John Sinclair pulled me aside as I hurried to catch up with Iain. “I have to leave for a while. The Quales, Froggy’s parents, are meeting with the police and they’ve asked me to be there. They have some issues regarding our site security, apparently. It’ll probably take a couple of hours, so I’ll see you back at the castle later.”
“Oh dear, it’s bound to be difficult for you.”
“I don’t look forward to it at all,” he said.
* * * * *
Joyce Parsley was on the field-walking list, also. I fell in beside her and followed Iain, who announced that we were headed for the moor. Joyce was a round-faced girl who looked far too young to be in college. She always wore an old anorak and a canvas camouflage hat pulled down low so she had to tilt her head back a little to make eye contact. She didn’t seem to have any friends at the dig, but I had noticed that wherever Froggy Quale had been, Joyce had tended to be also.
“You’re staying at the camp, aren’t you, Joyce?” I asked. “What are the students saying about Froggy? Surely they have some thoughts on what happened.”
Joyce’s face reddened. “Actually, I haven’t heard anyone say anything, not really.” She side-stepped a clump of emerging barley and glanced quickly toward me. “We’ve all been talking about it, of course. But nobody has said anything, like, you know, like they think they know who did it. Everyone’s totally baffled.”
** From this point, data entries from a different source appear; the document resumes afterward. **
// Three-stage pin filter: output follows once stages two and three agree.
module pin_filter
	import lfclk_pkg::*;
#(
	parameter logic RST_VAL = SYNC_RST_VAL
) (
	input  wire logic clk,
	input  wire logic nrst,
	input  wire logic pin,
	output logic      level
);
	logic [2:0] stage_q;
	logic [2:0] stage_d;
	logic       level_q;
	logic       level_d;

	always_comb begin
		stage_d = {stage_q[1:0], pin};
		level_d = level_q;
		if (stage_q[1] == stage_q[2]) begin
			level_d = stage_q[2];
		end
	end

	always_ff @(posedge clk or negedge nrst) begin
		if (!nrst) begin
			stage_q <= {3{RST_VAL}};
			level_q <= RST_VAL;
		end else begin
			stage_q <= stage_d;
			level_q <= level_d;
		end
	end

	assign level = level_q;
endmodule

==> src/slow_clock_source_select.sv <==
// Slow clock source selector: RC by default, one-way switch to crystal.
`timescale 1ns/1ps

module slow_clock_source_select
	import lfclk_pkg::*;
#(
	parameter int unsigned XTAL_START = XTAL_START_CYC,
	parameter int unsigned PIN_SETTLE = PIN_SETTLE_CYC
) (
	input  wire logic clk,
	input  wire logic nrst,
	input  wire logic crystal_select_wr,
	input  wire logic crystal_select_bit,
	input  wire logic crystal_bypass_bit,
	input  wire logic io_supply_ok,
	input  wire logic rc_clk_in,
	input  wire logic crystal_in_pin,
	output logic      low_freq_clock,
	output logic      rc_osc_en,
	output logic      xtal_osc_en,
	output logic      xtal_bypass_en,
	output logic      pins_to_osc,
	output logic      pin_pullup_en,
	output logic      xtal_select_state,
	output logic      xtal_active,
	output logic      switch_busy
);
	logic rc_lvl;
	logic xtal_lvl;
	logic supply_lvl;

	pin_filter #(.RST_VAL(SYNC_RST_VAL)) u_rc_filt (
		.clk   (clk),
		.nrst  (nrst),
		.pin   (rc_clk_in),
		.level (rc_lvl)
	);

	pin_filter #(.RST_VAL(SYNC_RST_VAL)) u_xtal_filt (
		.clk   (clk),
		.nrst  (nrst),
		.pin   (crystal_in_pin),
		.level (xtal_lvl)
	);

	pin_filter #(.RST_VAL(SUPPLY_RST_VAL)) u_supply_filt (
		.clk   (clk),
		.nrst  (nrst),
		.pin   (io_supply_ok),
		.level (supply_lvl)
	);

	sel_state_t       state_q;
	sel_state_t       state_d;
	logic [CNT_W-1:0] cnt_q;
	logic [CNT_W-1:0] cnt_d;
	logic             sel_q;
	logic             sel_d;
	logic             bypass_q;
	logic             bypass_d;
	logic             rc_en_q;
	logic             rc_en_d;
	logic             xtal_en_q;
	logic             xtal_en_d;
	logic             pins_q;
	logic             pins_d;
	logic             use_xtal_q;
	logic             use_xtal_d;
	logic             xtal_prev_q;
	logic             xtal_prev_d;
	logic             clk_out_q;
	logic             clk_out_d;
	logic             busy_q;
	logic             busy_d;
	logic             pullup_q;
	logic             pullup_d;
	logic             byp_en_q;
	logic             byp_en_d;
	logic             xtal_fall;

	assign xtal_fall = xtal_prev_q & ~xtal_lvl;

	// Sequencer and sticky select
	always_comb begin
		state_d     = state_q;
		cnt_d       = cnt_q;
		sel_d       = sel_q;
		bypass_d    = bypass_q;
		rc_en_d     = rc_en_q;
		xtal_en_d   = xtal_en_q;
		pins_d      = pins_q;
		use_xtal_d  = use_xtal_q;
		busy_d      = busy_q;
		// Writes of zero are ignored
		if (crystal_select_wr && crystal_select_bit) begin
			sel_d = 1'b1;
		end
		case (state_q)
			ST_RC: begin
				if (sel_d && !sel_q) begin
					// Bypass choice is taken as it stands at the select write
					bypass_d = crystal_bypass_bit;
					pins_d   = 1'b1;
					cnt_d    = CNT_W'(PIN_SETTLE);
					busy_d   = 1'b1;
					state_d  = ST_PINS;
				end
			end
			ST_PINS: begin
				if (cnt_q <= CNT_W'(1)) begin
					xtal_en_d = 1'b1;
					cnt_d     = CNT_W'(XTAL_START);
					state_d   = ST_OSC_START;
				end else begin
					cnt_d = cnt_q - CNT_W'(1);
				end
			end
			ST_OSC_START: begin
				if (cnt_q <= CNT_W'(1)) begin
					state_d = ST_WAIT_LOW;
				end else begin
					cnt_d = cnt_q - CNT_W'(1);
				end
			end
			ST_WAIT_LOW: begin
				// Let the RC high phase finish before anything moves
				if (!clk_out_q) begin
					state_d = ST_WAIT_FALL;
				end
			end
			ST_WAIT_FALL: begin
				// Hand over on a crystal falling edge: low only stretches
				if (xtal_fall) begin
					use_xtal_d = 1'b1;
					rc_en_d    = 1'b0;
					busy_d     = 1'b0;
					state_d    = ST_XTAL;
				end
			end
			ST_XTAL: begin
				state_d = ST_XTAL;
			end
			default: begin
				state_d = ST_RC;
			end
		endcase
		// Loss of io supply is the only way back to RC
		if (!supply_lvl) begin
			state_d    = ST_RC;
			sel_d      = 1'b0;
			bypass_d   = 1'b0;
			rc_en_d    = 1'b1;
			xtal_en_d  = 1'b0;
			pins_d     = 1'b0;
			use_xtal_d = 1'b0;
			busy_d     = 1'b0;
			cnt_d      = '0;
		end
		// Pin status outputs registered so every port comes from a flop
		pullup_d = ~pins_d;
		byp_en_d = bypass_d & pins_d;
	end

	always_ff @(posedge clk or negedge nrst) begin
		if (!nrst) begin
			state_q    <= ST_RC;
			cnt_q      <= '0;
			sel_q      <= 1'b0;
			bypass_q   <= 1'b0;
			rc_en_q    <= 1'b1;
			xtal_en_q  <= 1'b0;
			pins_q     <= 1'b0;
			use_xtal_q <= 1'b0;
			busy_q     <= 1'b0;
			pullup_q   <= 1'b1;
			byp_en_q   <= 1'b0;
		end else begin
			state_q    <= state_d;
			cnt_q      <= cnt_d;
			sel_q      <= sel_d;
			bypass_q   <= bypass_d;
			rc_en_q    <= rc_en_d;
			xtal_en_q  <= xtal_en_d;
			pins_q     <= pins_d;
			use_xtal_q <= use_xtal_d;
			busy_q     <= busy_d;
			pullup_q   <= pullup_d;
			byp_en_q   <= byp_en_d;
		end
	end

	// Clock output mux
	always_comb begin
		xtal_prev_d = xtal_lvl;
		clk_out_d   = clk_out_q;
		if (use_xtal_d) begin
			clk_out_d = xtal_lvl;
		end else if (state_q == ST_WAIT_FALL || state_d == ST_WAIT_FALL) begin
			clk_out_d = 1'b0;
		end else if (rc_en_q) begin
			clk_out_d = rc_lvl;
		end
	end

	always_ff @(posedge clk or negedge nrst) begin
		if (!nrst) begin
			xtal_prev_q <= 1'b0;
			clk_out_q   <= 1'b0;
		end else begin
			xtal_prev_q <= xtal_prev_d;
			clk_out_q   <= clk_out_d;
		end
	end

	assign low_freq_clock    = clk_out_q;
	assign rc_osc_en         = rc_en_q;
	assign xtal_osc_en       = xtal_en_q;
	assign xtal_bypass_en    = byp_en_q;
	assign pins_to_osc       = pins_q;
	assign pin_pullup_en     = pullup_q;
	assign xtal_select_state = sel_q;
	assign xtal_active       = use_xtal_q;
	assign switch_busy       = busy_q;
endmodule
Ahead of the group, Iain Jandeson marched purposefully toward the heather-sprinkled moor. He wore, as always, an Aussie-style bush hat, khaki shirt and pants, like a junior Indiana Jones. Two other students, a boy and a girl, caught up with him. They p
ushed each other off balance in what appeared to me to be more sex-play than horseplay.
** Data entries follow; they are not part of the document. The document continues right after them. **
==> src/logic/air_sleep_timer.sv <==
// inactivity timer: count steps of 320 or 640 ms and flag the programmed count
`timescale 1ns/1ps
module air_sleep_timer
   import air_pkg::*;
#(
   parameter int SHORT_CYC = STEP_SHORT_CYC,
   parameter int LONG_CYC  = STEP_LONG_CYC
)
(
   // clock and reset
   input  wire logic       core_clk,
   input  wire logic       resetn,
   // control
   input  wire logic       run,
   input  wire logic       restart,
   input  wire logic       longStep,
   input  wire logic [7:0] limit,
   // result
   output logic            expired
);

   logic [STEP_CNT_W-1:0] stepCnt_ff;
   logic [STEP_CNT_W-1:0] nxt_stepCnt;
   logic [STEP_CNT_W-1:0] stepLast;
   logic [7:0]            unitCnt_ff;
   logic [7:0]            nxt_unitCnt;

   // last cycle of one count step at the current rate
   assign stepLast = longStep ? STEP_CNT_W'(LONG_CYC - 1) : STEP_CNT_W'(SHORT_CYC - 1);

   // step prescaler and unit counter, cleared when stopped or restarted
   always_comb
   begin
      nxt_stepCnt = stepCnt_ff;
      nxt_unitCnt = unitCnt_ff;
      if (!run || restart)
      begin
         nxt_stepCnt = '0;
         nxt_unitCnt = '0;
      end
      else if (stepCnt_ff == stepLast)
      begin
         nxt_stepCnt = '0;
         if (unitCnt_ff != 8'hff)
         begin
            nxt_unitCnt = unitCnt_ff + 8'h01;
         end
      end
      else
      begin
         nxt_stepCnt = stepCnt_ff + STEP_CNT_W'(1);
      end
   end

   // counter registers
   always_ff @(posedge core_clk or negedge resetn)
   begin
      if (!resetn)
      begin
         stepCnt_ff <= '0;
         unitCnt_ff <= '0;
      end
      else
      begin
         stepCnt_ff <= nxt_stepCnt;
         unitCnt_ff <= nxt_unitCnt;
      end
   end

   // programmed count reached with no restart pending
   assign expired = run && !restart && (unitCnt_ff == limit);

endmodule : air_sleep_timer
“Tell me about them,” I said to Joyce.
“Who?”
“Those three in front. They seem to be together a lot.”
“Yeah, well. The one with the hat is Iain Jandeson. He’s okay. Serious, like. He’s determined to become a famous archaeologist. Discover the holy grail or whatever.”
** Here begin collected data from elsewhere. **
### config.mk
export PLATFORM = sky130hd
export DESIGN_NAME = conq_device_flat
export DESIGN_NICKNAME = d
export VERILOG_FILES = /design/src/hw/conq_pkg.sv /design/src/hw/conq_if.sv /design/src/hw/queue_ring.sv /design/src/hw/conq_device.sv /design/src/flat_wrapper.sv
export SDC_FILE = /design/constraint.sdc
export NUM_CORES = 1
export LEC_CHECK = 0
export ABC_CLOCK_PERIOD_IN_PS = 7500
export BUFFER_PORTS_ARGS = -buffer_cell sky130_fd_sc_hd__buf_2
export CELL_PAD_IN_SITES_DETAIL_PLACEMENT = 0
export CELL_PAD_IN_SITES_GLOBAL_PLACEMENT = 2
export CORE_MARGIN = 5
export CORE_UTILIZATION = 35
export DETAILED_ROUTE_END_ITERATION = 8
export PLACE_DENSITY = 0.79
export SETUP_SLACK_MARGIN = 0.02
export SYNTH_ARGS = -nofsm -noshare
export SYNTH_HDL_FRONTEND = slang
export SYNTH_SLANG_ARGS = --single-unit
### constraint.sdc
create_clock -name hclk -period 7.5 [get_ports hclk]
set_input_delay 1.5 -clock hclk [delete_from_list [all_inputs] [get_ports hclk]]
set_output_delay 1.5 -clock hclk [all_outputs]
set_load 0.05 [all_outputs]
“He’s a little strange, is he?”
“No, not strange. Well, maybe a bit. Determined would be a better word, I’d say.” Joyce paused a minute. “He believes he was abducted by aliens.”
“What?”
“He says his memory is missing a whole day, and he’s pretty sure he was taken to this round sort of metal room. He says he has flashbacks.”
“You are joking, of course.”
“Not joking. The bloke with the bushy red hair is Proctor Galigher, and the girl is Tracee Wagg. All three of them go to Worcester, same as me and most of the people here.”
I studied the young man. Like Iain, Proctor was tall. His hair shrouded his head in a roughly Hershey’s Kiss–shape. His unbuttoned black shirt and low-slung jeans exposed a well-muscled torso. The girl gave him a big shove that he pretended knocked him off his feet.
“Speaking of people who might have had a reason to kill Froggy, there’s one right there,” Joyce said.
I grabbed her sleeve and pulled her to a halt. “What do you mean?”
“Last term at school, Proctor submitted a research paper to an ecology professor who gave it to Froggy to read. Froggy was the prof’s research assistant. Froggy knew the paper was plagiarized, so he gave it back to the prof with a copy of the article it had been copied from. Proctor got probation for a year, but he nearly got kicked out.”
“He shouldn’t have blamed Froggy for that,” I said, “but I’m not surprised if he did. People so often blame the messenger.”